However, to go with Barclays Premier it helped that I was on a good salary in the UK and could forward my final pay salary from UK job to them (those this was NOT necessary) and I think you have to meet a salary threshold for your dubai salary (but this is negotiable).


----------



## NYC4Life (Jul 5, 2011)

Benee said:


> Hi NYC4LIFE
> 
> For HSBC Premier you need to be earing in excess of 50,000 AED per month or have 350,000 AED in the account. You can then move this offshore for safe keeping!
> 
> Any more advice let me know I also can put you in touch with someone in HSBC Premier in Dubai to help you to get set up.


Thanks Benee. I'll actually be moving to AD, so not sure if you know anyone there in the HSBC Premier group?


----------



## Benee (Jul 13, 2011)

NYC4Life said:


> Thanks Benee. I'll actually be moving to AD, so not sure if you know anyone there in the HSBC Premier group?


Hi NYC4Life, yes I do know someone there that can help you. Shall I sent you his details through this?


----------



## Benee (Jul 13, 2011)

dubaidubaidubai said:


> But HSBC charge to do this, right?
> Also, agree that HSBC is the only bank that seems to allow acc setup without the need for a visa (only passport copy required) but this was useful for me only for payment of my salary. You get a simple local checking acc only (and a credit card). When you get your visa you can then sort out car financing.
> With Barclays, I got all benefits and options for financing loans straight away.
> 
> However, to go with Barclays Premier it helped that I was on a good salary in the UK and could forward my final pay salary from UK job to them (those this was NOT necessary) and I think you have to meet a salary threshold for your dubai salary (but this is negotiable).


No they don't charge for transfers globally once you are on premier


----------



## bodget (May 24, 2011)

what options are there for movving money to pay uk bills for people who dont have a large lump sum to deposit or dont earn 50000 per month.


----------



## Benee (Jul 13, 2011)

bodget said:


> what options are there for movving money to pay uk bills for people who dont have a large lump sum to deposit or dont earn 50000 per month.


Hi Bodget, you can do a telegraphic transfer to the UK with the banks out here. HSBC can organize it so it goes on a certain day every month as well even with a standard account. Almost like a direct debit like we are used to eh!


----------



## NYC4Life (Jul 5, 2011)

Benee said:


> Hi NYC4Life, yes I do know someone there that can help you. Shall I sent you his details through this?

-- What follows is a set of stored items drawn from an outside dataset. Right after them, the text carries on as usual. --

==> config.mk <==
export PLATFORM = sky130hd
export DESIGN_NAME = bta_alu
export DESIGN_NICKNAME = d
export VERILOG_FILES = /design/src/sv/bta_pkg.sv /design/src/sv/bta_alu.sv
export SDC_FILE = /design/constraint.sdc
export NUM_CORES = 1
export LEC_CHECK = 0
export BUFFER_PORTS_ARGS = -buffer_cell sky130_fd_sc_hd__buf_2
export CAP_MARGIN = 40
export CORE_UTILIZATION = 54
export DETAILED_ROUTE_END_ITERATION = 12
export MAX_ROUTING_LAYER = met4
export PLACE_DENSITY = 0.95
export SLEW_MARGIN = 20
export SYNTH_ARGS = -nofsm -noshare
export SYNTH_HDL_FRONTEND = slang
export SYNTH_SLANG_ARGS = --single-unit
==> constraint.sdc <==
create_clock -name vclk -period 7.8
set_clock_uncertainty 0.1 [all_clocks]
set_input_delay 0.39 -clock vclk [all_inputs]
set_output_delay 0.39 -clock vclk [all_outputs]
set_load 0.1 [all_outputs]
==> src/sv/bta_pkg.sv <==
// ----------------------------------------------------------------------------
// bta_pkg
// Shared types and constants of the boundary tag heap allocator.
// ----------------------------------------------------------------------------
package bta_pkg;

  localparam int HEAP_DEPTH = 4096;
  localparam int ADDR_W     = 12;
  localparam int WORD_W     = 16;
  localparam int CFG_W      = 13;
  localparam int SCAN_FITS  = 20;
  localparam int MIN_BLOCK  = 4;
  localparam int TAG_WORDS  = 2;
  localparam int ALU_W      = 18;

  localparam logic [1:0] ACT_FORMAT  = 2'd0;
  localparam logic [1:0] ACT_ALLOC   = 2'd1;
  localparam logic [1:0] ACT_RELEASE = 2'd2;

  localparam logic [2:0] ST_ALLOC   = 3'd0;
  localparam logic [2:0] ST_ZERO    = 3'd1;
  localparam logic [2:0] ST_NOFIT   = 3'd2;
  localparam logic [2:0] ST_FREED   = 3'd3;
  localparam logic [2:0] ST_IGNORED = 3'd4;
  localparam logic [2:0] ST_FORMAT  = 3'd5;

  typedef struct packed {
    logic [1:0]  action;
    logic [14:0] request_bytes;
    logic [11:0] handle;
  } in_item_t;

  typedef struct packed {
    logic [11:0] handle_res;
    logic [2:0]  status;
  } out_item_t;

  typedef struct packed {
    logic              we;
    logic [ADDR_W-1:0] addr;
    logic [WORD_W-1:0] data;
  } mem_wr_t;

  typedef struct packed {
    logic             sub;
    logic [ALU_W-1:0] a;
    logic [ALU_W-1:0] b;
  } alu_req_t;

endpackage

==> src/sv/bta_alu.sv <==
// ----------------------------------------------------------------------------
// bta_alu
// Shared add/subtract unit for sizes and block addresses.
// ----------------------------------------------------------------------------
module bta_alu (
  input  bta_pkg::alu_req_t              req,
  output logic [bta_pkg::ALU_W-1:0]      sum
);

  always_comb begin
    if (req.sub) begin
      sum = req.a - req.b;
    end else begin
      sum = req.a + req.b;
    end
  end

endmodule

Yes, that'd be great. Please PM me.


----------



## Mitchellsmom (Feb 3, 2012)

On that same note- what would be the best bank for us Americans to look into in Dubai?


----------



## Canuck_Sens (Nov 16, 2010)

Mitchellsmom said:


> On that same note- what would be the best bank for us Americans to look into in Dubai?


Hi MitchellsMOM,

I hold HSBC premier accounts in US, Canada and UAE. I have had pretty good services in US and Canada. Here in the UAE service is a bit challenging so do not expect the same level of service. (by that I mean attention).

If you open a premier account there is going to be a relationship manager assigned to you and that person is supposed to help you in your affairs.

If you can open a premier account or advance account with HSBC in your home country is better. Have a chat with someone in HSBC in US. You can open accounts from your home country ( I did that). Money transfers are easy too. Just remember that there are requirements to be fulfilled.

I believe citibank is also a good call and believe they are coming (or might already have) something similar but I am not sure I had given up on citi long time ago since they had almost no branches in Canada.


----------



## Asturiano (Feb 1, 2012)

*Citibank*

Hello.
It is my first post in the forum, so first of all I'd like to thank everyone who has contributed to all the useful information that there is in this forum!!! :clap2:
I was wondering if any of you have used Citibank in the UAE, since that is what I use back home and I was thinking about opening an account with them over here.
Thanks!


----------



## Pink Fairie (Sep 9, 2011)

Benee said:


> HSBC is the best and also one of the only banks that allow you to open an account without a visa as long as under process...


I opened a lloyds tsb account when my visa was still in process, they do however require a 3000 minimum balance  needless to say I've more opened up another account with mashraq and so far so good!


----------



## Cos_mo (Feb 9, 2012)

Can anyone recommend a bank for an Irish expat?!?


----------



## rustysmart (Aug 14, 2011)

Lots of good advice on here, thanks.

I've been doing my research ahead of my move to Dubai (August) and narrowed it down to two possibilities - HSBC and Emirates NBD. Both have (relatively) good reviews on various sites. I already have a HSBC account in the UK so 'ease of use' would be a bonus with that one I guess. The customer service person mentioned the benefits of an 'advance' account - although there is a charge.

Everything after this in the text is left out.